- Opening Delimiter -

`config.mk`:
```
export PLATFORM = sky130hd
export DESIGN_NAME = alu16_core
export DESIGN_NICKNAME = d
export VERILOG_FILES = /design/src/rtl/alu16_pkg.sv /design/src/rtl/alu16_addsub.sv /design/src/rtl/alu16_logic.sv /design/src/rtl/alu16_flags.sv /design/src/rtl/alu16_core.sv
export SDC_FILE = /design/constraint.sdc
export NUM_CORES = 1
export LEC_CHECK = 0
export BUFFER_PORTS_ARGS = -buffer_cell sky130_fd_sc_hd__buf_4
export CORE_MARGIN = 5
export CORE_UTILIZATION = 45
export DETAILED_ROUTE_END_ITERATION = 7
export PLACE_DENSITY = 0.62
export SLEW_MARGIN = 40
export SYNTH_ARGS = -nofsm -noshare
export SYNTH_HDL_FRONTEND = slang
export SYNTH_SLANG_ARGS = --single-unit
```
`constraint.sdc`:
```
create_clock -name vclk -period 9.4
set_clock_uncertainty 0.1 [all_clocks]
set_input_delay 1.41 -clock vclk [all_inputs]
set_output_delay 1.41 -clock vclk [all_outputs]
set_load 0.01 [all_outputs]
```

- Closing Delimiter -
- Opening Delimiter -

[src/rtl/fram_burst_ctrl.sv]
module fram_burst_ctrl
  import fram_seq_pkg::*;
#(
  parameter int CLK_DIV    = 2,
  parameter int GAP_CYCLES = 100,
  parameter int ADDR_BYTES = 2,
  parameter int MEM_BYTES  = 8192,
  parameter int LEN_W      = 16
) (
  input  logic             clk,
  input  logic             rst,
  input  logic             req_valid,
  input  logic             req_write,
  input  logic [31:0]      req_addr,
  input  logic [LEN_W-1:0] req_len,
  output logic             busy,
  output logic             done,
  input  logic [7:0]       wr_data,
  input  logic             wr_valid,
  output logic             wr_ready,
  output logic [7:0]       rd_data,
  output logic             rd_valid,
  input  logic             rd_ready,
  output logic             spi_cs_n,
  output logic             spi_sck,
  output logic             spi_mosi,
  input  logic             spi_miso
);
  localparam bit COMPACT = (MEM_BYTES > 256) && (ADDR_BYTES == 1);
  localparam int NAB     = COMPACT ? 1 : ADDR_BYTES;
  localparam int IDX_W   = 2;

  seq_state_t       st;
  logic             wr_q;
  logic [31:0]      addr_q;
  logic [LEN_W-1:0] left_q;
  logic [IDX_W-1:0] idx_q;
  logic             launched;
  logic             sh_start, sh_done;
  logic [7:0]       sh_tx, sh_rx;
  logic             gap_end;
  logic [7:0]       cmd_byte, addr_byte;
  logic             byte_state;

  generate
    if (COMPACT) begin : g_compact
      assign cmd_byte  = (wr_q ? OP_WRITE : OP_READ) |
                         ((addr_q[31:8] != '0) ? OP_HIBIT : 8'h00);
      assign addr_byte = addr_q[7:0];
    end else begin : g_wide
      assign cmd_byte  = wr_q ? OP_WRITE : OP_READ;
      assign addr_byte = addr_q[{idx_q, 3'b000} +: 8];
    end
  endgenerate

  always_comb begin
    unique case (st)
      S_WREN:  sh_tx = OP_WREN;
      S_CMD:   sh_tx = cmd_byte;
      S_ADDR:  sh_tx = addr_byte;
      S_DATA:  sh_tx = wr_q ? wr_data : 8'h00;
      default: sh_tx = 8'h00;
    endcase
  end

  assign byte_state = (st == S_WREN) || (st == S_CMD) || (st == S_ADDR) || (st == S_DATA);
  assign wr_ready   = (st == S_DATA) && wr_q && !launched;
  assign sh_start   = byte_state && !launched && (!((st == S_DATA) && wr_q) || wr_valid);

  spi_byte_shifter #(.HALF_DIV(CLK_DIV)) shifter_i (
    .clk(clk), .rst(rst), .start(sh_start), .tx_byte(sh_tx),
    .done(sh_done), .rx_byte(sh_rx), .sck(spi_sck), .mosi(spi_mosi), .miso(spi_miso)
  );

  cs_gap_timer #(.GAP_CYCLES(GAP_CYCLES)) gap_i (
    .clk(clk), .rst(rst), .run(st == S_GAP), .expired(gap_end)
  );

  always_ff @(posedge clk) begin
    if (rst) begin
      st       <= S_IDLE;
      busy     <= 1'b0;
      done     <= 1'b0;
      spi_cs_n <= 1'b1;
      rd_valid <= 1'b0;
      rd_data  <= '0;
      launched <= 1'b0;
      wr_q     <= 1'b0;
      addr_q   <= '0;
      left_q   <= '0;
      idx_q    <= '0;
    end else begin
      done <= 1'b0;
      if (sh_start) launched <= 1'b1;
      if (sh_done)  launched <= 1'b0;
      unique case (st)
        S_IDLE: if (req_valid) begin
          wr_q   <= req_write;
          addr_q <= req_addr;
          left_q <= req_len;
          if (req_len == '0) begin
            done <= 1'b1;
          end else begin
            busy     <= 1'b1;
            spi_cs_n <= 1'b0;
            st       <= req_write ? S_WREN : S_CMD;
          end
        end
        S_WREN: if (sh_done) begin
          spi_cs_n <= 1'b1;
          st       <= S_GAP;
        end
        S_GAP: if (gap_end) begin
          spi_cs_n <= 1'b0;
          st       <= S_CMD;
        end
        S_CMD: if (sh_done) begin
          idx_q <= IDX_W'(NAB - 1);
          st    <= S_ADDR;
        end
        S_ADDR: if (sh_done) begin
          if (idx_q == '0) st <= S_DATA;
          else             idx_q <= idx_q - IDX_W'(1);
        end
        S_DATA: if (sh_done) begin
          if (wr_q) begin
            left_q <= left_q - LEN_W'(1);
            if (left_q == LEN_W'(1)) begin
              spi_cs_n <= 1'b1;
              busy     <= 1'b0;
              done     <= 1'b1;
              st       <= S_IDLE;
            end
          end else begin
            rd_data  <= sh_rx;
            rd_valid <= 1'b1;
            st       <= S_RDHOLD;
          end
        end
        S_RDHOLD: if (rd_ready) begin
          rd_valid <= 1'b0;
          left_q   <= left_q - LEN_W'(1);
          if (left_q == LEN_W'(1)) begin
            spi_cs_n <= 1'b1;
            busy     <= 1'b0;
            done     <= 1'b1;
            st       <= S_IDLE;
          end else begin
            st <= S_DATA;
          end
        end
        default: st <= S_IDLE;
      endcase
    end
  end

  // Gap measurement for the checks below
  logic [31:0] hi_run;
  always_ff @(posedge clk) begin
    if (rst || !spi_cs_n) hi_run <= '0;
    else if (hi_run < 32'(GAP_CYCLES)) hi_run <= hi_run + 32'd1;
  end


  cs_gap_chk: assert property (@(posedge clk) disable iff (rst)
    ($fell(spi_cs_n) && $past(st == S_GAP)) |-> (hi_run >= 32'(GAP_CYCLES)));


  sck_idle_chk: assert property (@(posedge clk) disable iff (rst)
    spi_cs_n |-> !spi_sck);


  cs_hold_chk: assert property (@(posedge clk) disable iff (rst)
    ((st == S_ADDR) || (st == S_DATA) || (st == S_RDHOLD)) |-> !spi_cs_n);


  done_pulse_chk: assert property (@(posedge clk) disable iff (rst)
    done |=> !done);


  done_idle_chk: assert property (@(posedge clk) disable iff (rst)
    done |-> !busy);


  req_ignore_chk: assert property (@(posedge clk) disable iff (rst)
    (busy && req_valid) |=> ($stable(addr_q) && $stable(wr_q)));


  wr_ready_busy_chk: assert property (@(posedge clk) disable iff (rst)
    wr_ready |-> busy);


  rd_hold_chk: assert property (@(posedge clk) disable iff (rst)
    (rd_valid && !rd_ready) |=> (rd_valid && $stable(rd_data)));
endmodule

- Closing Delimiter -

Task to complete: Track down all lines above with the string "vclk" and copy them.

Written response:
create_clock -name vclk -period 9.4
set_input_delay 1.41 -clock vclk [all_inputs]
set_output_delay 1.41 -clock vclk [all_outputs]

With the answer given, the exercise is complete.